Amazon’s case does show another road for raising wages—unions.  For decades, U.S. labor law has been tilted heavily against unionization.  Organizers are fired illegally, companies hire “consultants” that infiltrate worker groups, spying on and messaging constantly against unions, and spend huge sums on lawyers who delay and fight underfunded organizing drives.

 President Biden, a self-described “union guy,” wants to change that, but he will be limited to executive actions, not significant legislation.  Decades of unfair treatment have weakened private sector unions in particular, so there’s a long hill to climb.  And the same Republican Senators now blocking a higher minimum will strongly oppose legislative efforts to level the playing field for unions.

Will the market itself fix the wage problem?  There is some potential help if we run a “high pressure” economy, with high levels of continuing growth and not worrying about inflation.  (Fed chairman Jerome Powell has endorsed that policy.).  That can eventually pressure employers to raise wages.  Prior to the pandemic, we had historically low levels of unemployment and that was finally beginning to move labor income upward, although we need years of tight markets to make substantial improvement.

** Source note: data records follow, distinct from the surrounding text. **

===== design/flow/config.mk =====
export PLATFORM = sky130hd
export DESIGN_NAME = reset_generator
export DESIGN_NICKNAME = reset_generator
export VERILOG_FILES = /design/flow/design.v
export SDC_FILE = /design/flow/constraint.sdc
export NUM_CORES = 4
export LEC_CHECK = 1
export CORE_UTILIZATION = 30

===== design/flow/constraint.sdc =====
current_design reset_generator

set clk_period 1.0
set clk_io_pct 0.2

create_clock -name clk0 -period $clk_period [get_ports {clk}]

set non_clock_inputs [all_inputs -no_clocks]
set_input_delay [expr $clk_period * $clk_io_pct] -clock clk0 $non_clock_inputs
set_output_delay [expr $clk_period * $clk_io_pct] -clock clk0 [all_outputs]

===== design/flow/design.v =====
module reset_generator( 
    input  rstn,
    input  clk,
    output reset_n
);
   reg  in_d1;
   reg  in_d2;
   reg  in_d3;
   reg  out_n;
   reg clk_d2,clk_d4,clk_d8,clk_d16,clk_d32,clk_d64;
   reg reset_delay;
   reg [31:0] count;
   assign reset_n = out_n & reset_delay;
   always @(posedge clk or negedge rstn) begin
      if(!rstn) begin
         clk_d2 <= 1'b0;
      end else begin
         clk_d2 <= !clk_d2;       
      end
   end
   always @(posedge clk_d2 or negedge rstn) begin
      if(!rstn) begin
         clk_d4 <= 1'b0;
      end else begin
         clk_d4 <= !clk_d4;       
      end
   end
   always @(posedge clk_d4 or negedge rstn) begin
      if(!rstn) begin
         clk_d8 <= 1'b0;
      end else begin
         clk_d8 <= !clk_d8;       
      end
   end
   always @(posedge clk_d8 or negedge rstn) begin
      if(!rstn) begin
         clk_d16 <= 1'b0;
      end else begin
         clk_d16 <= !clk_d16;       
      end
   end
   always @(posedge clk_d16 or negedge rstn) begin
      if(!rstn) begin
         clk_d32 <= 1'b0;
      end else begin
         clk_d32 <= !clk_d32;       
      end
   end
   always @(posedge clk_d32 or negedge rstn) begin
      if(!rstn) begin
         clk_d64 <= 1'b0;
      end else begin
         clk_d64 <= !clk_d64;       
      end
   end
   always @(posedge clk_d2 or negedge rstn) begin
      if(!rstn) begin
         in_d1 <= 1'b0;
         in_d2 <= 1'b0;
         in_d3 <= 1'b0;
      end else begin
         in_d1 <= rstn;        
         in_d2 <= in_d1;        
         in_d3 <= in_d2;        
      end
   end
   always @(posedge clk_d2 or negedge rstn) begin
      if(!rstn) begin
         out_n <= 1'b0;
      end else if (in_d2 == in_d3) begin
         out_n <= in_d3;
      end
   end
      always @(posedge clk_d64 or negedge rstn) begin
      if(!rstn) begin
         count <= 0;
         reset_delay <= 0;
      end else begin
		         if (!reset_delay) begin
					 if (count > 32'h0004fff0) begin
						 count <= 0;
						 reset_delay <= 1;   
					 end else count <= count + 1;					 
				 end
      end
   end
endmodule

===== design/flow/run.sh =====
#!/bin/bash
# OpenROAD 26Q1-2900-gdf79404cd8, Yosys 0.63+post, stock flow scripts
make -C /OpenROAD-flow-scripts/flow DESIGN_CONFIG=/design/flow/config.mk WORK_HOME=/design/flow/orfs finish

==> impl_metrics.prom <==
# HELP chip_impl_metric Yosys and OpenROAD flow results
# TYPE chip_impl_metric gauge
chip_impl_metric{name="p_per_area",unit="mW/mm^2"} 39.4
chip_impl_metric{name="die_area",unit="mm^2"} 0.00671
chip_impl_metric{name="synth_flop_count",unit=""} 43
chip_impl_metric{name="dr_wl_met3",unit="um"} 29
chip_impl_metric{name="cp.buffers_inverters",unit=""} 2
chip_impl_info{name="grt_setup_unrepaired",value="no"} 1
chip_impl_metric{name="timing.critical_path.fanout_max",unit=""} 2
chip_impl_metric{name="avgSynthCellArea",unit="um^2"} 10.4
chip_impl_metric{name="yosys_warnings",unit=""} 1
chip_impl_metric{name="unconstrained_endpoints",unit=""} 43
chip_impl_metric{name="final_cell_count_no_fill",unit=""} 258
chip_impl_info{name="endpoint_class_of_the_critical_path",value="async pin"} 1
chip_impl_metric{name="timing.max_cap.violations",unit=""} 0
chip_impl_metric{name="wp_data_arrival",unit="ns"} 0.83
chip_impl_metric{name="first_global_vias",unit=""} 1204
chip_impl_metric{name="finalClockPeriodUsage",unit="%"} 61.2
chip_impl_metric{name="placeableCoreArea",unit="mm^2"} 0.00603
chip_impl_metric{name="die_x",unit="um"} 81.9
chip_impl_metric{name="final_replace_weighted_congestion",unit=""} 0.791
chip_impl_metric{name="fmax",unit="GHz"} 1.63
chip_impl_metric{name="postCtsResizedCells",unit=""} 0
chip_impl_metric{name="timing.setup.tns",unit="ns"} 0
chip_impl_info{name="r2r_end",value="clk_d2"} 1
chip_impl_metric{name="worst_slack",unit="ns"} 0.388
chip_impl_info{name="top_layer",value="met3"} 1
chip_impl_metric{name="final_instance_area",unit="mm^2"} 0.00201
chip_impl_metric{name="antenna-diode-count",unit=""} 0
chip_impl_metric{name="die-height",unit="um"} 81.9
chip_impl_metric{name="layout_overhead_on_the_synthesized_area",unit="%"} 5.16
chip_impl_metric{name="post_place_cell_area",unit="mm^2"} 0.00200
chip_impl_metric{name="grt_first_pass_wirelength",unit="mm"} 5.69
chip_impl_metric{name="postSynthSeqShare",unit="%"} 56.2
chip_impl_metric{name="finalSetupViolCount",unit=""} 0
chip_impl_info{name="status",value="finished, final reports clean"} 1
chip_impl_metric{name="floorplan_utilization",unit="%"} 31.8
chip_impl_metric{name="pin_count_of_the_biggest_net_entering_global_routing",unit=""} 44
chip_impl_info{name="critPathTopFamily",value="buffers and inverters"} 1
chip_impl_metric{name="dr.first_iter.drc_count",unit=""} 46
chip_impl_metric{name="post-route-drc-count",unit=""} 0
chip_impl_metric{name="worstMarginPinSlew",unit="ns"} 0.861
chip_impl_metric{name="wl_met2",unit="mm"} 1.36
chip_impl_metric{name="num_io_pins",unit=""} 3
chip_impl_metric{name="place.port_buffers",unit=""} 2
chip_impl_metric{name="relSlewSlack",unit="%"} 42.6
chip_impl_metric{name="met1_length",unit="mm"} 1.72
chip_impl_metric{name="synth.yosys.chip_area",unit="mm^2"} 0.00192
chip_impl_metric{name="std_cell_rows",unit=""} 28
chip_impl_metric{name="drt_wl_total",unit="mm"} 3.11
chip_impl_info{name="startpoint_type",value="input port"} 1
chip_impl_metric{name="unclocked_pins",unit=""} 42
chip_impl_metric{name="crit_cells",unit=""} 2
chip_impl_metric{name="post_dr_vias_cell",unit=""} 4.91
chip_impl_metric{name="placedCellCount",unit=""} 257
chip_impl_metric{name="routed-via-count",unit=""} 1268
chip_impl_metric{name="detail_routed_net_length_per_standard_cell",unit="um"} 12.1
chip_impl_metric{name="worst_skew_pair.late_latency",unit="ns"} 0
chip_impl_metric{name="slew_violations",unit=""} 0
chip_impl_metric{name="cp_data_required_time",unit="ns"} 1.22
chip_impl_metric{name="proportion_of_layout_cells_with_a_drive_suffix_above_1",unit="%"} 5.46
chip_impl_metric{name="ys_cells",unit=""} 185
chip_impl_info{name="critical_path.cell_chain",value="dlygate4sd3_1 > buf_2"} 1
chip_impl_metric{name="power",unit="mW"} 0.0793
chip_impl_metric{name="dp_worst_setup_slack",unit="ns"} 0.442
chip_impl_info{name="crit_type",value="in2async"} 1
chip_impl_info{name="hp-class",value="reg2reg"} 1
chip_impl_metric{name="peakVddDrop",unit="V"} 0.000169
chip_impl_metric{name="post_cts_buffers",unit=""} 0
chip_impl_metric{name="rr_worst_depth",unit=""} 1
chip_impl_metric{name="global_route.usage.total",unit="%"} 10.8
chip_impl_metric{name="grt_overflow",unit=""} 0
chip_impl_metric{name="antenna_found_initial",unit=""} 0
chip_impl_info{name="slowest_stage_cell_crit_path",value="dlygate4sd3_1"} 1
chip_impl_metric{name="mappedNetlistArea",unit="mm^2"} 0.00192
chip_impl_metric{name="n_fill_cell",unit=""} 615
chip_impl_metric{name="critPathMaxStageDelay",unit="ns"} 0.52
chip_impl_info{name="hp-start",value="clk_d2"} 1
chip_impl_metric{name="minimum_setup_slack_among_reg_to_reg_paths",unit="ns"} 0.45
chip_impl_metric{name="detailed_place_hpwl",unit="mm"} 2.11
chip_impl_metric{name="leakage",unit="nW"} 0.889
chip_impl_metric{name="hold_buffers",unit=""} 1
chip_impl_info{name="most_common_cell_after_layout_fill_and_taps_aside",value="dfrtp_1"} 1
chip_impl_metric{name="timing_hold_violations_final",unit=""} 0
chip_impl_info{name="rr_startpoint",value="clk_d2"} 1
chip_impl_metric{name="fin_skew",unit="ns"} 0
chip_impl_metric{name="clkTransAtPathRegs",unit="ns"} 0
chip_impl_info{name="setup.worst_path.end",value="clk_d2"} 1
chip_impl_metric{name="drtAntennaViolNets",unit=""} 0
chip_impl_info{name="crit_path_start",value="rstn"} 1
chip_impl_info{name="most-common-layout-cells",value="dfrtp_1 (43), nand2_1 (18), nand3_1 (16)"} 1
chip_impl_metric{name="synth_cells",unit=""} 185
chip_impl_metric{name="synthDistinctLibCells",unit=""} 36
chip_impl_metric{name="drtPass1Iterations",unit=""} 4
chip_impl_metric{name="min_tclk_post_route",unit="ns"} 0.612
chip_impl_metric{name="stage_log_warnings",unit=""} 29
`flow/config.mk`:
```
export PLATFORM = sky130hd
export DESIGN_NAME = adc_pulse_rate_check
export DESIGN_NICKNAME = adc_pulse_rate_check
export VERILOG_FILES = /design/flow/design.v
export SDC_FILE = /design/flow/constraint.sdc
export NUM_CORES = 4
export LEC_CHECK = 1
export CORE_AREA = 10 10 70 70
export DIE_AREA = 0 0 80 80
```
`flow/constraint.sdc`:
```
current_design adc_pulse_rate_check

set clk_period 1.6
set clk_io_pct 0.2

create_clock -name clk0 -period $clk_period [get_ports {clk}]

set non_clock_inputs [all_inputs -no_clocks]
set_input_delay [expr $clk_period * $clk_io_pct] -clock clk0 $non_clock_inputs
set_output_delay [expr $clk_period * $clk_io_pct] -clock clk0 [all_outputs]
```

But even tight markets didn’t always benefit low-wage workers.  Brookings Institution researchers found that prior to the pandemic, a majority of white male workers had “upward occupational transitions” to better jobs.  But black and Hispanic men, and women of all races and ethnicities, did not.  The researchers identified “53 million low-wage workers” who were “churning through low-wage jobs.”  (That churning costs employers, so a higher minimum wage can help employers reduce turnovers costs, even though many of them—especially small businesses—don’t see that.)

So while our lowest-paid workers continue to bear disproportionate burdens from Covid-19, job and income loss, evictions, and poor health care, they aren’t getting help on their low wages. Women have taken on more unpaid care work, leading more of them to drop out of the labor force altogether, in what Vice-President Harris has called a “national emergency.”  And non-white workers are disproportionately hit, due to their concentration in bad jobs and structural racism and discrimination.

A minimum wage increase would help those at the bottom of the labor market, help push up wages for the many just above them who also are struggling, and reduce turnover costs for businesses.  But Republicans seem to have blocked it for now, and states and market forces alone won’t solve the problem.